## [Task requirements]
Find every line of the records that has "global" and return it.
** Opening Provided data block **
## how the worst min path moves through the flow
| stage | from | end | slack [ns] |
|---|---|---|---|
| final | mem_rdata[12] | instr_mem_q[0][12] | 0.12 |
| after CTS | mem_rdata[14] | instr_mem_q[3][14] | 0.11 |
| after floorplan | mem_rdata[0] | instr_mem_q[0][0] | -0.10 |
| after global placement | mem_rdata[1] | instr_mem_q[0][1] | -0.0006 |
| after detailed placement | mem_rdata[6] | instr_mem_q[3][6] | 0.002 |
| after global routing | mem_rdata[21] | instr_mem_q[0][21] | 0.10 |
<file path="src/rtl/sdram_burst_dp.sv">
// Burst data sequencer for the SDRAM data port: drives oe/datain2 for write bursts and
// returns CAS-delayed read words from sdram_in as a valid-qualified stream.
module sdram_burst_dp #(
  parameter int data_size = 32,
  parameter int max_burst = 8
) (
  input  logic                 clk0_2x,
  input  logic                 reset_n,
  input  logic                 wr_start,
  input  logic                 rd_start,
  input  logic [3:0]           burst_len,
  input  logic [1:0]           cas_lat,
  input  logic [data_size-1:0] wr_data,
  output logic                 wr_ack,
  output logic                 oe,
  output logic [data_size-1:0] datain2,
  input  logic [data_size-1:0] sdram_in,
  output logic [data_size-1:0] rd_data,
  output logic                 rd_valid,
  output logic                 busy,
  output logic                 done
);

  typedef enum logic [2:0] {IDLE, WRITE, RD_WAIT, READ, DONE} state_t;

  state_t     state, state_nxt;
  logic [3:0] cnt, cnt_nxt;
  logic [1:0] wait_cnt, wait_nxt;
  logic       wr_ack_nxt, oe_nxt, rd_valid_nxt, busy_nxt, done_nxt;
  logic       capture_wr, capture_rd;
  logic [3:0] len_eff;
  logic [1:0] lat_eff;

  assign len_eff = (burst_len == 4'd0) ? 4'(max_burst) : burst_len;
  assign lat_eff = (cas_lat == 2'd3) ? 2'd3 : 2'd2;

  // busy is registered, so it also covers the done cycle and blocks a start there.
  always_comb begin
    state_nxt    = state;
    cnt_nxt      = cnt;
    wait_nxt     = wait_cnt;
    wr_ack_nxt   = 1'b0;
    oe_nxt       = 1'b0;
    rd_valid_nxt = 1'b0;
    done_nxt     = 1'b0;
    busy_nxt     = (state != IDLE);
    capture_wr   = 1'b0;
    capture_rd   = 1'b0;
    case (state)
      IDLE: begin
        if (!busy) begin
          if (wr_start) begin
            state_nxt  = WRITE;
            cnt_nxt    = len_eff;
            wr_ack_nxt = 1'b1;
          end else if (rd_start) begin
            state_nxt = RD_WAIT;
            cnt_nxt   = len_eff;
            wait_nxt  = lat_eff;
          end
        end
      end
      WRITE: begin
        oe_nxt     = 1'b1;
        capture_wr = 1'b1;
        cnt_nxt    = cnt - 4'd1;
        if (cnt == 4'd1) begin
          state_nxt = DONE;
        end else begin
          wr_ack_nxt = 1'b1;
        end
      end
      RD_WAIT: begin
        if (wait_cnt == 2'd0) begin
          state_nxt = READ;
        end else begin
          wait_nxt = wait_cnt - 2'd1;
        end
      end
      READ: begin
        rd_valid_nxt = 1'b1;
        capture_rd   = 1'b1;
        cnt_nxt      = cnt - 4'd1;
        if (cnt == 4'd1) begin
          state_nxt = DONE;
        end
      end
      DONE: begin
        done_nxt  = 1'b1;
        state_nxt = IDLE;
      end
      default: begin
        state_nxt = IDLE;
      end
    endcase
  end

  always_ff @(posedge clk0_2x or negedge reset_n) begin
    if (!reset_n) begin
      state    <= IDLE;
      cnt      <= 4'd0;
      wait_cnt <= 2'd0;
      wr_ack   <= 1'b0;
      oe       <= 1'b0;
      rd_valid <= 1'b0;
      busy     <= 1'b0;
      done     <= 1'b0;
      datain2  <= '0;
      rd_data  <= '0;
    end else begin
      state    <= state_nxt;
      cnt      <= cnt_nxt;
      wait_cnt <= wait_nxt;
      wr_ack   <= wr_ack_nxt;
      oe       <= oe_nxt;
      rd_valid <= rd_valid_nxt;
      busy     <= busy_nxt;
      done     <= done_nxt;
      if (capture_wr) begin
        datain2 <= wr_data;
      end
      if (capture_rd) begin
        rd_data <= sdram_in;
      end
    end
  end

endmodule

</file>
$ cat src/rtl/pad_pkg.sv
// Shared types and constants for the NES pad reader.
// Button positions match the order bits arrive on the serial link.
package pad_pkg;

  typedef enum logic [2:0] {
    IDLE,
    LATCH,
    CLK_LO,
    CLK_HI,
    DONE
  } pad_state_t;

  localparam int BTN_A      = 0;
  localparam int BTN_B      = 1;
  localparam int BTN_SELECT = 2;
  localparam int BTN_START  = 3;
  localparam int BTN_UP     = 4;
  localparam int BTN_DOWN   = 5;
  localparam int BTN_LEFT   = 6;
  localparam int BTN_RIGHT  = 7;

  localparam int NUM_BUTTONS = 8;

endpackage

$ cat src/rtl/pad_if.sv
// Pad reader bundle: controller wire link plus the CPU-side button vector.
// master = reader, slave = controller/CPU side (or a testbench).
interface pad_if;

  logic       enable;
  logic       pad_data_in;
  logic       pad_latch;
  logic       pad_clk;
  logic [7:0] buttons;
  logic       buttons_valid;

  modport master (
    input  enable,
    input  pad_data_in,
    output pad_latch,
    output pad_clk,
    output buttons,
    output buttons_valid
  );

  modport slave (
    output enable,
    output pad_data_in,
    input  pad_latch,
    input  pad_clk,
    input  buttons,
    input  buttons_valid
  );

endinterface
### src/rtl/alu_arbiter_pkg.sv
// Shared types and constants for the ALU arbiter and the ALU it shares.
// Opcode encodings double as the ALU's instruction set.
package alu_arbiter_pkg;

    typedef enum logic [1:0] {IDLE, EXEC, RESP} state_t;

    localparam int OPC_W = 4;

    localparam int OVF  = 2;
    localparam int NEG  = 1;
    localparam int ZERO = 0;

    localparam logic [OPC_W-1:0] OP_ADD = 4'h0;
    localparam logic [OPC_W-1:0] OP_SUB = 4'h1;
    localparam logic [OPC_W-1:0] OP_AND = 4'h2;
    localparam logic [OPC_W-1:0] OP_OR  = 4'h3;
    localparam logic [OPC_W-1:0] OP_XOR = 4'h4;
    localparam logic [OPC_W-1:0] OP_SHL = 4'h5;
    localparam logic [OPC_W-1:0] OP_SHR = 4'h6;

endpackage

### src/rtl/alu_arbiter_if.sv
// Request/response bundle between N_REQ requesters and the shared ALU arbiter.
// The master side drives requests and response-ready; the slave is the arbiter.
interface alu_arbiter_if #(
    parameter int N_REQ = 4,
    parameter int BW    = 16,
    parameter int ID_W  = $clog2(N_REQ)
);
    logic [N_REQ-1:0]    req_valid;
    logic [N_REQ-1:0]    req_ready;
    logic [N_REQ*BW-1:0] req_a;
    logic [N_REQ*BW-1:0] req_b;
    logic [N_REQ*4-1:0]  req_opcode;
    logic                rsp_valid;
    logic                rsp_ready;
    logic [ID_W-1:0]     rsp_id;
    logic [BW-1:0]       rsp_out;
    logic [2:0]          rsp_flags;

    modport master (
        output req_valid, req_a, req_b, req_opcode, rsp_ready,
        input  req_ready, rsp_valid, rsp_id, rsp_out, rsp_flags
    );

    modport slave (
        input  req_valid, req_a, req_b, req_opcode, rsp_ready,
        output req_ready, rsp_valid, rsp_id, rsp_out, rsp_flags
    );
endinterface

### src/rtl/alu.sv
// Combinational BW-bit ALU with {overflow, negative, zero} flags.
// Overflow is meaningful for ADD/SUB only and reads 0 for every other opcode.
module alu
    import alu_arbiter_pkg::*;
#(
    parameter int BW = 16
) (
    input  logic signed [BW-1:0]    a_i,
    input  logic signed [BW-1:0]    b_i,
    input  logic        [OPC_W-1:0] op_i,
    output logic signed [BW-1:0]    result_o,
    output logic        [2:0]       flags_o
);
    logic ovf;

    always_comb begin
        result_o = a_i;
        ovf      = 1'b0;
        unique case (op_i)
            OP_ADD: begin
                result_o = a_i + b_i;
                ovf      = (a_i[BW-1] == b_i[BW-1]) && (result_o[BW-1] != a_i[BW-1]);
            end
            OP_SUB: begin
                result_o = a_i - b_i;
                ovf      = (a_i[BW-1] != b_i[BW-1]) && (result_o[BW-1] != a_i[BW-1]);
            end
            OP_AND:  result_o = a_i & b_i;
            OP_OR:   result_o = a_i | b_i;
            OP_XOR:  result_o = a_i ^ b_i;
            OP_SHL:  result_o = a_i << b_i[3:0];
            OP_SHR:  result_o = a_i >> b_i[3:0];
            default: result_o = a_i;
        endcase
        flags_o       = '0;
        flags_o[OVF]  = ovf;
        flags_o[NEG]  = result_o[BW-1];
        flags_o[ZERO] = (result_o == '0);
    end
endmodule

### src/rtl/alu_arbiter_picker.sv
// rr_picker: combinational round-robin selector returning a one-hot grant.
// Scans upward from ptr_i with wrap; found_o is low when no request is present.
module rr_picker #(
    parameter int N_REQ = 4,
    localparam int ID_W = $clog2(N_REQ)
) (
    input  logic [N_REQ-1:0] req_i,
    input  logic [ID_W-1:0]  ptr_i,
    output logic [N_REQ-1:0] grant_o,
    output logic             found_o
);
    logic [ID_W-1:0] idx;

    always_comb begin
        grant_o = '0;
        found_o = 1'b0;
        idx     = '0;
        for (int k = 0; k < N_REQ; k++) begin
            idx = ID_W'((int'(ptr_i) + k) % N_REQ);
            if (!found_o && req_i[idx]) begin
                grant_o[idx] = 1'b1;
                found_o      = 1'b1;
            end
        end
    end
endmodule
`src/rtl/id_ex_stage_pkg.sv`:
```
// Shared definitions for the ID/EX pipeline register: default widths,
// the bubble control value and the per-edge load selector.
package id_ex_stage_pkg;

   localparam int DEF_DWIDTH = 32;
   localparam int DEF_AWIDTH = 5;
   localparam int DEF_CWIDTH = 8;

   // Control bundle carried by a bubble; EX treats all-zero control as a no-op.
   localparam logic [DEF_CWIDTH-1:0] CTRL_BUBBLE = '0;

   typedef enum logic [1:0] {
      SEL_LOAD   = 2'd0,
      SEL_HOLD   = 2'd1,
      SEL_BUBBLE = 2'd2
   } ex_sel_e;

   // Register address compare where r0 never matches anything.
   function automatic logic reg_match(input logic [DEF_AWIDTH-1:0] a,
                                      input logic [DEF_AWIDTH-1:0] b);
      return (a != '0) && (a == b);
   endfunction

endpackage

```
`src/rtl/id_ex_stage_if.sv`:
```
// Decode-side inputs and EX-side outputs of the ID/EX stage.
// master: decode/control/write-back driver; slave: the pipeline register.
interface id_ex_stage_if
   import id_ex_stage_pkg::*;
#(
   parameter int DWIDTH = DEF_DWIDTH,
   parameter int AWIDTH = DEF_AWIDTH,
   parameter int CWIDTH = DEF_CWIDTH
);
   logic              id_valid;
   logic [AWIDTH-1:0] id_rs_addr;
   logic [AWIDTH-1:0] id_rt_addr;
   logic [AWIDTH-1:0] id_rd_addr;
   logic [DWIDTH-1:0] id_rs_data;
   logic [DWIDTH-1:0] id_rt_data;
   logic [DWIDTH-1:0] id_imm;
   logic [CWIDTH-1:0] id_ctrl;
   logic              id_mem_read;
   logic              ext_stall;
   logic              flush;
   logic              wb_wr_en;
   logic [AWIDTH-1:0] wb_addr;
   logic [DWIDTH-1:0] wb_data;

   logic              ex_valid;
   logic [AWIDTH-1:0] ex_rs_addr;
   logic [AWIDTH-1:0] ex_rt_addr;
   logic [AWIDTH-1:0] ex_rd_addr;
   logic [DWIDTH-1:0] ex_rs_data;
   logic [DWIDTH-1:0] ex_rt_data;
   logic [DWIDTH-1:0] ex_imm;
   logic [CWIDTH-1:0] ex_ctrl;
   logic              ex_mem_read;
   logic              stall_out;

   modport master (
      output id_valid, id_rs_addr, id_rt_addr, id_rd_addr, id_rs_data, id_rt_data,
             id_imm, id_ctrl, id_mem_read, ext_stall, flush, wb_wr_en, wb_addr, wb_data,
      input  ex_valid, ex_rs_addr, ex_rt_addr, ex_rd_addr, ex_rs_data, ex_rt_data,
             ex_imm, ex_ctrl, ex_mem_read, stall_out
   );

   modport slave (
      input  id_valid, id_rs_addr, id_rt_addr, id_rd_addr, id_rs_data, id_rt_data,
             id_imm, id_ctrl, id_mem_read, ext_stall, flush, wb_wr_en, wb_addr, wb_data,
      output ex_valid, ex_rs_addr, ex_rt_addr, ex_rd_addr, ex_rs_data, ex_rt_data,
             ex_imm, ex_ctrl, ex_mem_read, stall_out
   );

endinterface

```
`src/rtl/id_ex_stage_hazard_detect.sv`:
```
// Combinational load-use hazard detector: the load sitting in EX writes a
// register that the instruction in decode wants to read.
module hazard_detect #(
   parameter int AWIDTH = 5
) (
   input  logic              id_valid,
   input  logic [AWIDTH-1:0] id_rs_addr,
   input  logic [AWIDTH-1:0] id_rt_addr,
   input  logic              ex_valid,
   input  logic              ex_mem_read,
   input  logic [AWIDTH-1:0] ex_rt_addr,
   output logic              hazard
);

   logic rs_hit;
   logic rt_hit;

   always_comb begin
      rs_hit = (ex_rt_addr == id_rs_addr);
      rt_hit = (ex_rt_addr == id_rt_addr);
      // A load into r0 produces nothing, so it can never cause a stall.
      hazard = id_valid & ex_valid & ex_mem_read & (ex_rt_addr != '0) & (rs_hit | rt_hit);
   end

endmodule

```
`src/rtl/id_ex_stage.sv`:
```
// ID/EX pipeline register with load-use bubble insertion, hold and flush.
// Optional WB_BYPASS_EN: write-back data bypasses the register-file operands.
module id_ex_stage
   import id_ex_stage_pkg::*;
#(
   parameter int DWIDTH = DEF_DWIDTH,
   parameter int AWIDTH = DEF_AWIDTH,
   parameter int CWIDTH = DEF_CWIDTH
) (
   input logic          r_clk,
   input logic          r_rst,
   id_ex_stage_if.slave bus
);

   localparam logic [CWIDTH-1:0] BUBBLE_CTRL = CWIDTH'(CTRL_BUBBLE);

   logic              hazard;
   ex_sel_e           sel;
   logic [DWIDTH-1:0] rs_src;
   logic [DWIDTH-1:0] rt_src;

   logic              ex_valid_d,    ex_valid_q;
   logic [AWIDTH-1:0] ex_rs_addr_d,  ex_rs_addr_q;
   logic [AWIDTH-1:0] ex_rt_addr_d,  ex_rt_addr_q;
   logic [AWIDTH-1:0] ex_rd_addr_d,  ex_rd_addr_q;
   logic [DWIDTH-1:0] ex_rs_data_d,  ex_rs_data_q;
   logic [DWIDTH-1:0] ex_rt_data_d,  ex_rt_data_q;
   logic [DWIDTH-1:0] ex_imm_d,      ex_imm_q;
   logic [CWIDTH-1:0] ex_ctrl_d,     ex_ctrl_q;
   logic              ex_mem_read_d, ex_mem_read_q;

   hazard_detect #(.AWIDTH(AWIDTH)) u_hazard (
      .id_valid    (bus.id_valid),
      .id_rs_addr  (bus.id_rs_addr),
      .id_rt_addr  (bus.id_rt_addr),
      .ex_valid    (ex_valid_q),
      .ex_mem_read (ex_mem_read_q),
      .ex_rt_addr  (ex_rt_addr_q),
      .hazard      (hazard)
   );

`ifdef WB_BYPASS_EN
   logic byp_rs;
   logic byp_rt;

   always_comb begin
      byp_rs = bus.wb_wr_en & (bus.wb_addr != '0) & (bus.wb_addr == bus.id_rs_addr);
      byp_rt = bus.wb_wr_en & (bus.wb_addr != '0) & (bus.wb_addr == bus.id_rt_addr);
      rs_src = byp_rs ? bus.wb_data : bus.id_rs_data;
      rt_src = byp_rt ? bus.wb_data : bus.id_rt_data;
   end
`else
   always_comb begin
      rs_src = bus.id_rs_data;
      rt_src = bus.id_rt_data;
   end
`endif

   // Flush beats hold, and hold beats the load-use bubble.
   always_comb begin
      sel = SEL_LOAD;
      if (bus.flush) begin
         sel = SEL_BUBBLE;
      end else if (bus.ext_stall) begin
         sel = SEL_HOLD;
      end else if (hazard) begin
         sel = SEL_BUBBLE;
      end
   end

   always_comb begin
      ex_valid_d    = ex_valid_q;
      ex_rs_addr_d  = ex_rs_addr_q;
      ex_rt_addr_d  = ex_rt_addr_q;
      ex_rd_addr_d  = ex_rd_addr_q;
      ex_rs_data_d  = ex_rs_data_q;
      ex_rt_data_d  = ex_rt_data_q;
      ex_imm_d      = ex_imm_q;
      ex_ctrl_d     = ex_ctrl_q;
      ex_mem_read_d = ex_mem_read_q;
      case (sel)
         SEL_LOAD: begin
            ex_valid_d    = bus.id_valid;
            ex_rs_addr_d  = bus.id_rs_addr;
            ex_rt_addr_d  = bus.id_rt_addr;
            ex_rd_addr_d  = bus.id_rd_addr;
            ex_rs_data_d  = rs_src;
            ex_rt_data_d  = rt_src;
            ex_imm_d      = bus.id_imm;
            ex_ctrl_d     = bus.id_ctrl;
            ex_mem_read_d = bus.id_mem_read;
         end
         SEL_BUBBLE: begin
            // Clearing mem_read is what lets a load-use stall release after one cycle.
            ex_valid_d    = 1'b0;
            ex_rs_addr_d  = '0;
            ex_rt_addr_d  = '0;
            ex_rd_addr_d  = '0;
            ex_rs_data_d  = '0;
            ex_rt_data_d  = '0;
            ex_imm_d      = '0;
            ex_ctrl_d     = BUBBLE_CTRL;
            ex_mem_read_d = 1'b0;
         end
         default: begin
         end
      endcase
   end

   always_ff @(posedge r_clk or posedge r_rst) begin
      if (r_rst) begin
         ex_valid_q    <= 1'b0;
         ex_rs_addr_q  <= '0;
         ex_rt_addr_q  <= '0;
         ex_rd_addr_q  <= '0;
         ex_rs_data_q  <= '0;
         ex_rt_data_q  <= '0;
         ex_imm_q      <= '0;
         ex_ctrl_q     <= '0;
         ex_mem_read_q <= 1'b0;
      end else begin
         ex_valid_q    <= ex_valid_d;
         ex_rs_addr_q  <= ex_rs_addr_d;
         ex_rt_addr_q  <= ex_rt_addr_d;
         ex_rd_addr_q  <= ex_rd_addr_d;
         ex_rs_data_q  <= ex_rs_data_d;
         ex_rt_data_q  <= ex_rt_data_d;
         ex_imm_q      <= ex_imm_d;
         ex_ctrl_q     <= ex_ctrl_d;
         ex_mem_read_q <= ex_mem_read_d;
      end
   end

   // Reset clears ex_valid asynchronously, so stall_out drops with it.
   assign bus.stall_out   = hazard & ~bus.flush & ~bus.ext_stall;
   assign bus.ex_valid    = ex_valid_q;
   assign bus.ex_rs_addr  = ex_rs_addr_q;
   assign bus.ex_rt_addr  = ex_rt_addr_q;
   assign bus.ex_rd_addr  = ex_rd_addr_q;
   assign bus.ex_rs_data  = ex_rs_data_q;
   assign bus.ex_rt_data  = ex_rt_data_q;
   assign bus.ex_imm      = ex_imm_q;
   assign bus.ex_ctrl     = ex_ctrl_q;
   assign bus.ex_mem_read = ex_mem_read_q;

endmodule

```
`src/flat_wrapper.sv`:
```
// flat-port wrapper written by rule: the top's interface ports become plain ports
module id_ex_stage_flat import id_ex_stage_pkg::*;
#(
   parameter int DWIDTH = DEF_DWIDTH,
   parameter int AWIDTH = DEF_AWIDTH,
   parameter int CWIDTH = DEF_CWIDTH
)
  (r_clk, r_rst, bus_id_valid, bus_id_rs_addr, bus_id_rt_addr, bus_id_rd_addr, bus_id_rs_data, bus_id_rt_data, bus_id_imm, bus_id_ctrl, bus_id_mem_read, bus_ext_stall, bus_flush, bus_wb_wr_en, bus_wb_addr, bus_wb_data, bus_ex_valid, bus_ex_rs_addr, bus_ex_rt_addr, bus_ex_rd_addr, bus_ex_rs_data, bus_ex_rt_data, bus_ex_imm, bus_ex_ctrl, bus_ex_mem_read, bus_stall_out);
  id_ex_stage_if #(.DWIDTH(DWIDTH), .AWIDTH(AWIDTH), .CWIDTH(CWIDTH)) bus_i ();
  input logic r_clk;
  input logic r_rst;
  input wire logic [$bits(bus_i.id_valid)-1:0] bus_id_valid;
  input wire logic [$bits(bus_i.id_rs_addr)-1:0] bus_id_rs_addr;
  input wire logic [$bits(bus_i.id_rt_addr)-1:0] bus_id_rt_addr;
  input wire logic [$bits(bus_i.id_rd_addr)-1:0] bus_id_rd_addr;
  input wire logic [$bits(bus_i.id_rs_data)-1:0] bus_id_rs_data;
  input wire logic [$bits(bus_i.id_rt_data)-1:0] bus_id_rt_data;
  input wire logic [$bits(bus_i.id_imm)-1:0] bus_id_imm;
  input wire logic [$bits(bus_i.id_ctrl)-1:0] bus_id_ctrl;
  input wire logic [$bits(bus_i.id_mem_read)-1:0] bus_id_mem_read;
  input wire logic [$bits(bus_i.ext_stall)-1:0] bus_ext_stall;
  input wire logic [$bits(bus_i.flush)-1:0] bus_flush;
  input wire logic [$bits(bus_i.wb_wr_en)-1:0] bus_wb_wr_en;
  input wire logic [$bits(bus_i.wb_addr)-1:0] bus_wb_addr;
  input wire logic [$bits(bus_i.wb_data)-1:0] bus_wb_data;
  output wire logic [$bits(bus_i.ex_valid)-1:0] bus_ex_valid;
  output wire logic [$bits(bus_i.ex_rs_addr)-1:0] bus_ex_rs_addr;
  output wire logic [$bits(bus_i.ex_rt_addr)-1:0] bus_ex_rt_addr;
  output wire logic [$bits(bus_i.ex_rd_addr)-1:0] bus_ex_rd_addr;
  output wire logic [$bits(bus_i.ex_rs_data)-1:0] bus_ex_rs_data;
  output wire logic [$bits(bus_i.ex_rt_data)-1:0] bus_ex_rt_data;
  output wire logic [$bits(bus_i.ex_imm)-1:0] bus_ex_imm;
  output wire logic [$bits(bus_i.ex_ctrl)-1:0] bus_ex_ctrl;
  output wire logic [$bits(bus_i.ex_mem_read)-1:0] bus_ex_mem_read;
  output wire logic [$bits(bus_i.stall_out)-1:0] bus_stall_out;
  assign bus_i.id_valid = bus_id_valid;
  assign bus_i.id_rs_addr = bus_id_rs_addr;
  assign bus_i.id_rt_addr = bus_id_rt_addr;
  assign bus_i.id_rd_addr = bus_id_rd_addr;
  assign bus_i.id_rs_data = bus_id_rs_data;
  assign bus_i.id_rt_data = bus_id_rt_data;
  assign bus_i.id_imm = bus_id_imm;
  assign bus_i.id_ctrl = bus_id_ctrl;
  assign bus_i.id_mem_read = bus_id_mem_read;
  assign bus_i.ext_stall = bus_ext_stall;
  assign bus_i.flush = bus_flush;
  assign bus_i.wb_wr_en = bus_wb_wr_en;
  assign bus_i.wb_addr = bus_wb_addr;
  assign bus_i.wb_data = bus_wb_data;
  assign bus_ex_valid = bus_i.ex_valid;
  assign bus_ex_rs_addr = bus_i.ex_rs_addr;
  assign bus_ex_rt_addr = bus_i.ex_rt_addr;
  assign bus_ex_rd_addr = bus_i.ex_rd_addr;
  assign bus_ex_rs_data = bus_i.ex_rs_data;
  assign bus_ex_rt_data = bus_i.ex_rt_data;
  assign bus_ex_imm = bus_i.ex_imm;
  assign bus_ex_ctrl = bus_i.ex_ctrl;
  assign bus_ex_mem_read = bus_i.ex_mem_read;
  assign bus_stall_out = bus_i.stall_out;
  id_ex_stage #(.DWIDTH(DWIDTH), .AWIDTH(AWIDTH), .CWIDTH(CWIDTH)) u_core (.r_clk(r_clk), .r_rst(r_rst), .bus(bus_i));
endmodule
```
** Closing Provided data block **
## [Your response]
| after global placement | mem_rdata[1] | instr_mem_q[0][1] | -0.0006 |
| after global routing | mem_rdata[21] | instr_mem_q[0][21] | 0.10 |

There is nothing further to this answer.